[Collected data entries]
<file path="config.mk">
export PLATFORM = sky130hd
export DESIGN_NAME = change_payout
export DESIGN_NICKNAME = d
export VERILOG_FILES = /design/src/rtl/change_payout_pkg.sv /design/src/rtl/payout_timer.sv /design/src/rtl/change_payout.sv
export SDC_FILE = /design/constraint.sdc
export NUM_CORES = 1
export LEC_CHECK = 0
export CORE_ASPECT_RATIO = 1.25
export CORE_MARGIN = 4
export CORE_UTILIZATION = 26
export CTS_BUF_LIST = sky130_fd_sc_hd__clkbuf_4 sky130_fd_sc_hd__clkbuf_8
export CTS_CLUSTER_SIZE = 8
export DETAILED_ROUTE_END_ITERATION = 12
export PLACE_DENSITY = 0.5
export SLEW_MARGIN = 25
export SYNTH_ARGS = -nofsm -noshare
export SYNTH_HDL_FRONTEND = slang
export SYNTH_SLANG_ARGS = --single-unit
</file>
<file path="constraint.sdc">
create_clock -name in_clka -period 3.8 [get_ports in_clka]
set_clock_uncertainty 0.1 [all_clocks]
set_input_delay 1.14 -clock in_clka [delete_from_list [all_inputs] [get_ports in_clka]]
set_output_delay 1.14 -clock in_clka [all_outputs]
set_load 0.01 [all_outputs]
</file>
<file path="src/rtl/change_payout_pkg.sv">
// Shared vending-machine definitions for the coin-payout engine: state and coin-select
// encodings, default timing constants and timer sizing helpers.
package change_payout_pkg;

  typedef enum logic [2:0] {
    StIdle  = 3'd0,
    StEject = 3'd1,
    StWait  = 3'd2,
    StGap   = 3'd3,
    StDone  = 3'd4,
    StFault = 3'd5
  } state_e;

  typedef enum logic [1:0] {
    CoinC1   = 2'd0,
    CoinC05  = 2'd1,
    CoinC025 = 2'd2
  } coin_e;

  localparam int unsigned DefPulseCyc   = 4;
  localparam int unsigned DefTimeoutCyc = 16;
  localparam int unsigned DefGapCyc     = 2;

  function automatic int unsigned max3(int unsigned a, int unsigned b, int unsigned c);
    int unsigned m;
    m = (a > b) ? a : b;
    return (m > c) ? m : c;
  endfunction

  function automatic int unsigned timer_width(int unsigned p, int unsigned t, int unsigned g);
    return $clog2(max3(p, t, g)) + 1;
  endfunction

endpackage

</file>
<file path="src/rtl/payout_timer.sv">
// Loadable down-counter with a zero flag; shared by the eject, wait and gap phases.
module payout_timer #(
  parameter int unsigned W = 5
) (
  input  logic         clk_i,
  input  logic         restart_i,
  input  logic         load_i,
  input  logic [W-1:0] load_val_i,
  output logic         zero_o
);

  logic [W-1:0] cnt_q, cnt_d;

  always_comb begin
    cnt_d = cnt_q;
    if (load_i) begin
      cnt_d = load_val_i;
    end else if (cnt_q != '0) begin
      cnt_d = cnt_q - W'(1);
    end
  end

  always_ff @(negedge clk_i) begin
    if (restart_i) begin
      cnt_q <= '0;
    end else begin
      cnt_q <= cnt_d;
    end
  end

  assign zero_o = (cnt_q == '0);

endmodule

</file>
<file path="src/rtl/change_payout.sv">
// Coin-payout engine: pays 1, 0.5 and 0.25 dollar coins one at a time, confirming each on the
// exit sensor, retrying on timeout and latching a fault when a hopper stays silent.
module change_payout #(
  parameter int unsigned CNT_W       = 8,
  parameter int unsigned PULSE_CYC   = change_payout_pkg::DefPulseCyc,
  parameter int unsigned TIMEOUT_CYC = change_payout_pkg::DefTimeoutCyc,
  parameter int unsigned GAP_CYC     = change_payout_pkg::DefGapCyc,
  parameter int unsigned MAX_RETRY   = 2
) (
  input  logic             in_clka,
  input  logic             in_restart,
  input  logic             in_load,
  input  logic [CNT_W-1:0] in_change_1,
  input  logic             in_change_05,
  input  logic             in_change_025,
  input  logic             in_coin_seen,
  output logic             out_eject_1,
  output logic             out_eject_05,
  output logic             out_eject_025,
  output logic             out_busy,
  output logic             out_done,
  output logic             out_fault,
  output logic [CNT_W-1:0] out_remaining_1
);
  import change_payout_pkg::*;

  localparam int unsigned TW = timer_width(PULSE_CYC, TIMEOUT_CYC, GAP_CYC);
  localparam int unsigned RW = (MAX_RETRY < 1) ? 1 : $clog2(MAX_RETRY + 1);

  state_e           state_q, state_d;
  logic [CNT_W-1:0] rem_1_q, rem_1_d;
  logic             rem_05_q, rem_05_d;
  logic             rem_025_q, rem_025_d;
  logic [RW-1:0]    retry_q, retry_d;
  logic             seen_q, seen_d;
  coin_e            sel;
  logic             owed;
  logic             confirm;
  logic             tmr_load;
  logic [TW-1:0]    tmr_val;
  logic             tmr_zero;

  payout_timer #(
    .W(TW)
  ) u_timer (
    .clk_i      (in_clka),
    .restart_i  (in_restart),
    .load_i     (tmr_load),
    .load_val_i (tmr_val),
    .zero_o     (tmr_zero)
  );

  // Highest denomination still owed is always the one being paid.
  always_comb begin
    if (rem_1_q != '0) begin
      sel = CoinC1;
    end else if (rem_05_q) begin
      sel = CoinC05;
    end else begin
      sel = CoinC025;
    end
  end

  assign owed = (rem_1_q != '0) || rem_05_q || rem_025_q;

  always_comb begin
    state_d   = state_q;
    rem_1_d   = rem_1_q;
    rem_05_d  = rem_05_q;
    rem_025_d = rem_025_q;
    retry_d   = retry_q;
    seen_d    = seen_q;
    confirm   = 1'b0;
    tmr_load  = 1'b0;
    tmr_val   = '0;

    unique case (state_q)
      StIdle: begin
        if (in_load) begin
          rem_1_d   = in_change_1;
          rem_05_d  = in_change_05;
          rem_025_d = in_change_025;
          retry_d   = '0;
          seen_d    = 1'b0;
          if ((in_change_1 == '0) && !in_change_05 && !in_change_025) begin
            state_d = StDone;
          end else begin
            state_d  = StEject;
            tmr_load = 1'b1;
            tmr_val  = TW'(PULSE_CYC - 1);
          end
        end
      end
      StEject: begin
        // A sensor edge on the final pulse cycle still counts for this coin.
        seen_d = seen_q | in_coin_seen;
        if (tmr_zero) begin
          if (seen_d) begin
            confirm = 1'b1;
          end else begin
            state_d  = StWait;
            tmr_load = 1'b1;
            tmr_val  = TW'(TIMEOUT_CYC - 1);
          end
        end
      end
      StWait: begin
        if (in_coin_seen) begin
          confirm = 1'b1;
        end else if (tmr_zero) begin
          if (retry_q < RW'(MAX_RETRY)) begin
            retry_d  = retry_q + RW'(1);
            state_d  = StEject;
            seen_d   = 1'b0;
            tmr_load = 1'b1;
            tmr_val  = TW'(PULSE_CYC - 1);
          end else begin
            state_d = StFault;
          end
        end
      end
      StGap: begin
        if (tmr_zero) begin
          if (owed) begin
            state_d  = StEject;
            seen_d   = 1'b0;
            tmr_load = 1'b1;
            tmr_val  = TW'(PULSE_CYC - 1);
          end else begin
            state_d = StDone;
          end
        end
      end
      StDone:  state_d = StIdle;
      StFault: state_d = StFault;
      default: state_d = StIdle;
    endcase

    if (confirm) begin
      state_d  = StGap;
      retry_d  = '0;
      tmr_load = 1'b1;
      tmr_val  = TW'(GAP_CYC - 1);
      case (sel)
        CoinC1: begin
          if (rem_1_q != '0) begin
            rem_1_d = rem_1_q - CNT_W'(1);
          end
        end
        CoinC05: rem_05_d  = 1'b0;
        default: rem_025_d = 1'b0;
      endcase
    end
  end

  always_ff @(negedge in_clka) begin
    if (in_restart) begin
      state_q   <= StIdle;
      rem_1_q   <= '0;
      rem_05_q  <= 1'b0;
      rem_025_q <= 1'b0;
      retry_q   <= '0;
      seen_q    <= 1'b0;
    end else begin
      state_q   <= state_d;
      rem_1_q   <= rem_1_d;
      rem_05_q  <= rem_05_d;
      rem_025_q <= rem_025_d;
      retry_q   <= retry_d;
      seen_q    <= seen_d;
    end
  end

  assign out_eject_1     = (state_q == StEject) && (sel == CoinC1);
  assign out_eject_05    = (state_q == StEject) && (sel == CoinC05);
  assign out_eject_025   = (state_q == StEject) && (sel == CoinC025);
  assign out_busy        = (state_q != StIdle) && (state_q != StFault);
  assign out_done        = (state_q == StDone);
  assign out_fault       = (state_q == StFault);
  assign out_remaining_1 = rem_1_q;

endmodule

</file>
==> summary.txt, run 1 <==
Hold Path Origin: rem_025_q
Via count: 1758
CTS clk-pin slew, worst paths: 0.03 ns
# diodes: 0
Initial antenna violation count: 0
CP endpoint kind: output port
Syn_nets: 191
Setup CP Type: reg -> out
RR Endpoint: seen_q
Detailed-route DRC error count: 0
Mapped cell area: 0.001428 mm²
Number of max-cap violations: 0
Failing checks: negative setup slack
Routed WL: 5036 µm
Die height: 90.85 µm
Remaining antenna violation count: 0
Worst Setup Slack, final: -1.348 ns
Cell Area, Placed: 0.002310 mm²
Cell taking the most area after synthesis: dfxtp_1
Total power: 1977 µW
Seq/Total Area, Yosys: 29.45%
Hold depth: 2
Slowest CP cell: or4_4
Final #Nets: 299
Dpl hpwl: 3636 µm
# port buffers: 27
Area contributors post-synth: dfxtp_1 (29%), nand2_1 (3.9%), nor2_1 (3.9%)
Die area: 0.006748 mm²
Starting Density: 27.51%
Static leakage: 0.001193 µW
Main synth FF type: dfxtp_1
CP Launch Type: register
EDFF count, synth: 0
Post-synthesis cell type count: 54
CP required: 2.56 ns
Max clock buf depth: 2
Final instance area: 0.002754 mm²
Power density cells: 717.8 mW/mm²
Syn-to-layout area delta: 92.90%
Via density: 5.140
First drt pass iteration count: 4
Critical path arrival: 3.91 ns
Register bit total from synthesis: 21
# clock sinks: 21
Fraction of layout cells with a size suffix above 1: 56.79%
Max FO, Critical Path: 2
Async S/R FF share, synth: 0%
# rows: 29
Global-route wire length before repair: 8583 µm
DP Worst Slack: -1.453 ns
Critical Path, Cell by Cell: or4_4, or4b_4, nor4_4, buf_2
Reg2Reg Depth: 9
Clock Latency Late Sink: 0.33 ns
Syn_area_per_cell: 8.252 µm²
Routability cong.: 0.8103
Number of max-slew violations in the final report: 0
Endpoints failing hold: 0
Die Width: 74.28 µm
I/O Pins: 28
Final setup fails: 34
H-tree Lvls: 1
Status: complete, but fails checks
Relative slew slack: 53.90%
Worst reg2reg startpoint: out_remaining_1[3]
Slew @ Worst Pin: 0.6885 ns
Drt wl/cell: 14.73 µm
Commonest non-fill, non-tap cell in the layout: buf_4
RSZ-0062 raised after global routing: yes
Cells after synthesis: 173
Hold Path Class: reg -> reg
Maximum vdd drop: 0.0003077 V
Commonest cells after routing, fill and taps aside: buf_4 (42), buf_6 (35), inv_1 (27)
Core area: 0.005189 mm²
Largest net degree at the start of global routing: 18
Initial DRC count: 88
CTS tree: built
Synth Warn #: 0
Vias in the first global route: 1917
Flop2flop setup slack: 1.26 ns
GRT Total Usage: 15.74%
GRT overflow: 0
CTS buffer count: 3
Clk root buf: clkbuf_8
Yosys top cell area share: 29.45%
Peak per-stage delay on the critical path: 0.55 ns
Hold EP: rem_025_q
Final Core Density: 53.07%
[cell usage after synthesis (5+ instances only)]
| library cell | count |
|---|---|
| nor3_1 | 8 |
| inv_1 | 6 |
| nor2_1 | 15 |
| nand2_1 | 15 |
| clkbuf_1 | 5 |
| a21oi_1 | 10 |
| dfxtp_1 | 21 |
| a31oi_1 | 6 |
| a211oi_1 | 5 |
| o21ai_0 | 7 |
[final cells by class]
class	count	area, µm²
fillers	504	2435
multi-input cells	136	1251
repair buffers	93	849.6
flip-flops and latches	21	432.9
clock inverters	22	82.58
well taps	62	77.57
clock buffers	3	41.29
inverters	5	18.77
[worst max path at each step]
stage,startpoint,endpoint,slack (ns),cells past startpoint
2_1_floorplan,out_remaining_1[2],out_eject_025,-1.02,3
3_3_place_gp,out_remaining_1[2],out_eject_025,-1.44,4
3_5_place_dp,out_remaining_1[2],out_eject_025,-1.45,4
4_1_cts,out_remaining_1[3],out_eject_025,-1.37,4
5_1_grt,out_remaining_1[3],out_eject_025,-1.41,4
6_report,out_remaining_1[3],out_eject_025,-1.35,4
[metrics by stage]
stage               cells  hold WS [ns]  TNS [ns]
global placement      304        0.4118    -29.78
floorplan             173        0.3981    -10.17
finish                342        0.4259    -12.45
global route          342        0.4707    -14.08
detailed placement    304        0.4228    -30.02
CTS                   340        0.4349    -12.90
[worst max-delay path: cells and delay by family (launching register included)]
family | cells | cell delay, ns
buf+inv | 1 | 0.16
flops | 1 | 0.31
simple gates | 3 | 1.22
[logic make-up (layout without fill, tap and decap cells)]
logic type / after synthesis / count (layout) / share of synthesized area (%)
AOI/OAI and AO/OA: 50 / 50 / 23.93
buffers and inverters: 16 / 123 / 6.047
DFF: 21 / 21 / 29.45
and+or+nand+nor: 75 / 75 / 32.60
muxes: 2 / 2 / 1.402
xor gates and xnor gates: 5 / 5 / 3.068
adders and majority gates: 4 / 4 / 3.506
[what timing repair did]
| item | in CTS | in global routing |
|---|---|---|
| hold buffers | 0 | 0 |
| buffers inserted | 12 | 5 |
| gates resized for setup | 145 | 21 |
| setup endpoints to repair | 35 | 35 |
| pin swaps | 31 | 17 |
[where the power goes]
part           leakage [µW]  switching, µW  internal [µW]  total (µW)
logic              0.000878            675            724        1400
clock network      0.000139            128            101         229
registers          0.000176           55.9            294         350
[per-layer routing]
metal / routed length (µm) / global-route usage (%) / share of wire [%] / up-vias
li1: - / - / - / 879
met1: 2100 / 17.14 / 42 / 833
met2: 2664 / 27.66 / 53 / 40
met3: 171 / 3.786 / 3.4 / 6
met4: 99 / 7.418 / 2.0 / 0
met5: 0 / 0 / 0 / -
[sequential cells by signal, summed over array words and instances (netlist names)]
register,count
rem_025_q,1
rem_05_q,1
out_remaining_1,8
state_q,3
seen_q,1
u_timer.cnt_q,5
retry_q,2
Power figures use the tool's default switching activity.
==> run 2, diff against run 1 <==
CORE_UTILIZATION = 45   (was 26)
DONT_BUFFER_PORTS = 1   (was not set)
PLACE_DENSITY = 0.64   (was 0.5)
==> run 2 against run 1 <==
  * Final cell count is 20% lower
  * Largest cell class unchanged
  * Register-to-register slack better by 0.14 ns
  * Sequential power hardly changed
  * Core utilization is 22 points higher
  * Sequential share of layout area is 3.4 points higher
  * Via count is 5.0% lower
  * Routed wire length is 6.1% lower
  * The run still ends with negative setup slack left
==> summary.txt, run 2 (same netlist as run 1, synthesis figures left out) <==
Status: complete, but fails checks
Failing checks: negative setup slack
CTS tree: built
# port buffers: 0 (-100%)
DR top layer: met4
Global-route wire length before repair: 7652 µm (-11%)
Final #Nets: 255 (-15%)
Initial DRC count: 101 (+15%)
Routability cong.: 0.8857 (+9.3%)
CP endpoint kind: output port
Static leakage: 0.0009483 µW (-21%)
Fraction of layout cells with a size suffix above 1: 46.61% (-10 points)
Critical path arrival: 3.89 ns (-0.02 ns)
Number of max-slew violations in the final report: 0 (unchanged)
Final setup fails: 29 (-15%)
Via count: 1670 (-5.0%)
Crit path max-delay family: simple AND/OR/NAND/NOR gates
Initial antenna violation count: 0 (unchanged)
Total power: 1865 µW (-5.6%)
Hold depth: 2 (unchanged)
Routed WL: 4730 µm (-6.1%)
Maximum vdd drop: 0.0005341 V (+74%)
Relative slew slack: 54.78% (+0.87 points)
Fillers: 218 (-57%)
Clock Latency Late Sink: 0.40 ns (+0.07 ns)
Slew @ Worst Pin: 0.6755 ns (-0.01306 ns)
Worst reg2reg startpoint: out_remaining_1[3]
CP bufs+invs: 0 (-1)
Max clock buf depth: 2 (unchanged)
Critical Path, Cell by Cell: or4_4, or4b_4, nor4_4
RSZ-0062 raised after global routing: yes
Max FO, Critical Path: 2 (unchanged)
# rows: 22 (-24%)
Via density: 6.140 (+19%)
Number of max-cap violations: 0 (unchanged)
Core area: 0.003000 mm² (-42%)
RR Endpoint: u_timer.cnt_q[0]
First drt pass iteration count: 4 (unchanged)
Endpoints failing hold: 0 (unchanged)
# clock sinks: 21 (unchanged)
Commonest cells after routing, fill and taps aside: buf_4 (30), inv_1 (26), buf_6 (19)
Reg2Reg Depth: 8 (-1)
Remaining antenna violation count: 0 (unchanged)
Critical Path End: out_eject_025
Die Width: 58.38 µm (-21%)
CP Depth: 3 (-1)
Crit. Startpoint: out_remaining_1[3]
Hold Path Class: reg -> reg
Detailed-route DRC error count: 0 (unchanged)
CP Launch Type: register
Dpl hpwl: 3429 µm (-5.7%)
Clk root buf: clkbuf_4
Register area: 431.7 µm² (-0.29%)
Syn-to-layout area delta: 58.28%
Drt wl/cell: 17.39 µm (+18%)
Vias in the first global route: 1739 (-9.3%)
Peak per-stage delay on the critical path: 0.55 ns (about the same)
# diodes: 0 (unchanged)
CTS clk-pin slew, worst paths: 0.05 ns (+0.02 ns)
Setup TNS: -9.268 ns (+3.179 ns)
Met2 WL: 2546 µm (-4.4%)
CP required: 2.56 ns (about the same)
Largest register FFs: 8 (unchanged)
Die area: 0.004144 mm² (-39%)
GRT Total Usage: 23.35% (+7.6 points)
Starting Density: 47.58% (+20 points)
Commonest non-fill, non-tap cell in the layout: buf_4
Slowest CP cell: or4b_4
I/O Pins: 28 (unchanged)
H-tree Lvls: 1 (unchanged)
GRT overflow: 0 (unchanged)
Largest net degree at the start of global routing: 18 (unchanged)
DR WL met3: 315 µm (+84%)
CTS hold repair buffers: 0 (unchanged)
Footprint of the multi-input gates: 0.001194 mm² (-4.6%)
Worst Setup Slack, final: -1.333 ns (+0.01458 ns)
Wl on met1: 1751 µm (-17%)
Power density cells: 825.5 mW/mm² (+15%)
Setup CP Type: reg -> out
CTS buffer count: 3 (unchanged)
Flop2flop setup slack: 1.40 ns (+0.14 ns)
Die height: 70.98 µm (-22%)
## run 2: changes by cell type in the layout (fill, tap and decap cells not counted), sizes merged
cell,delta
clkdlybuf4s15,-1
buf,-38
clkbuf,-2
clkdlybuf4s50,-3
bufinv,+1
inv,-1
## run 2: power by group
group	internal [µW]	switching, µW
registers	292	57.7
logic	613	628
clock network	135	139
total	1040	825
## run 2: per-layer routing
layer | track usage (%) | vias to the layer above
met5 | 0 | -
met4 | 12.89 | 0
met3 | 5.474 | 11
met2 | 42.98 | 71
met1 | 23.17 | 805
li1 | - | 783
## run 2: worst min path at each step
stage | from | endpoint
after floorplan | rem_025_q | rem_025_q
after global placement | rem_025_q | rem_025_q
after detailed placement | rem_025_q | rem_025_q
after CTS | rem_025_q | rem_025_q
after global routing | out_remaining_1[0] | out_remaining_1[0]
final | out_remaining_1[0] | out_remaining_1[0]
## run 2: what timing repair did
item,CTS,global route
gates cloned,0,0
setup buffers,3,4
setup endpoints to repair,30,30
hold endpoints to repair,0,0
pin swaps,12,5
gates resized for setup,32,9
## run 2: worst reg2reg max path, stage by stage (launching register included)
cell     delay (ns)
dfxtp_2        0.32
or4_4          0.52
buf_4          0.17
nor4b_4        0.27
buf_4          0.17
buf_4          0.14
a41oi_1        0.23
a21oi_2        0.25
a31oi_1        0.11
## run 2: area by class of cell
class / count / share of cell area, %
multi-input combinational: 136 / 52.82
timing repair buffer: 49 / 19.44
sequential: 21 / 19.10
clock inverter: 22 / 4.817
tap: 36 / 1.993
clock buffer: 3 / 0.9967
inverter: 5 / 0.8306
## run 2: through the flow
step | util, % | worst slack, ns | cells | hold WS, ns | cell area, µm²
finish | 75.31 | -1.333 | 272 | 0.4306 | 2260
floorplan | - | -1.024 | 173 | 0.3981 | 1683
detailed placement | 63.97 | -0.9382 | 241 | 0.4256 | 1919
CTS | 72.85 | -1.355 | 268 | 0.4373 | 2186
global route | 75.31 | -1.421 | 272 | 0.4572 | 2260
global placement | 63.97 | -0.9237 | 241 | 0.4261 | 1919
==> run 3, diff against run 2 <==
GPL_TIMING_DRIVEN = 0   (was not set)
clock period = 5.07 ns   (was 3.8 ns; I/O delays follow)
==> run 3 against run 2 <==
  * The flow still finishes with violations (negative setup slack)
  * Clock power is 45% lower
  * Final cell count is 9.6% lower
  * Core utilization fell by 12 points
  * First-iteration DRC count fell by 12%
  * Routed wire length is 5.2% lower
  * Via count fell by 7.9%
  * Register-to-register slack gained 1.2 ns
  * Critical endpoint unchanged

→ **WORK ORDER**
From the data above, output exactly the lines between the one containing "inserted | 12 | 5 |" and the one containing "li1: - / - / - / 879", counting both of them.

→ **RESPONSE TO THE EXERCISE**
| buffers inserted | 12 | 5 |
| gates resized for setup | 145 | 21 |
| setup endpoints to repair | 35 | 35 |
| pin swaps | 31 | 17 |
[where the power goes]
part           leakage [µW]  switching, µW  internal [µW]  total (µW)
logic              0.000878            675            724        1400
clock network      0.000139            128            101         229
registers          0.000176           55.9            294         350
[per-layer routing]
metal / routed length (µm) / global-route usage (%) / share of wire [%] / up-vias
li1: - / - / - / 879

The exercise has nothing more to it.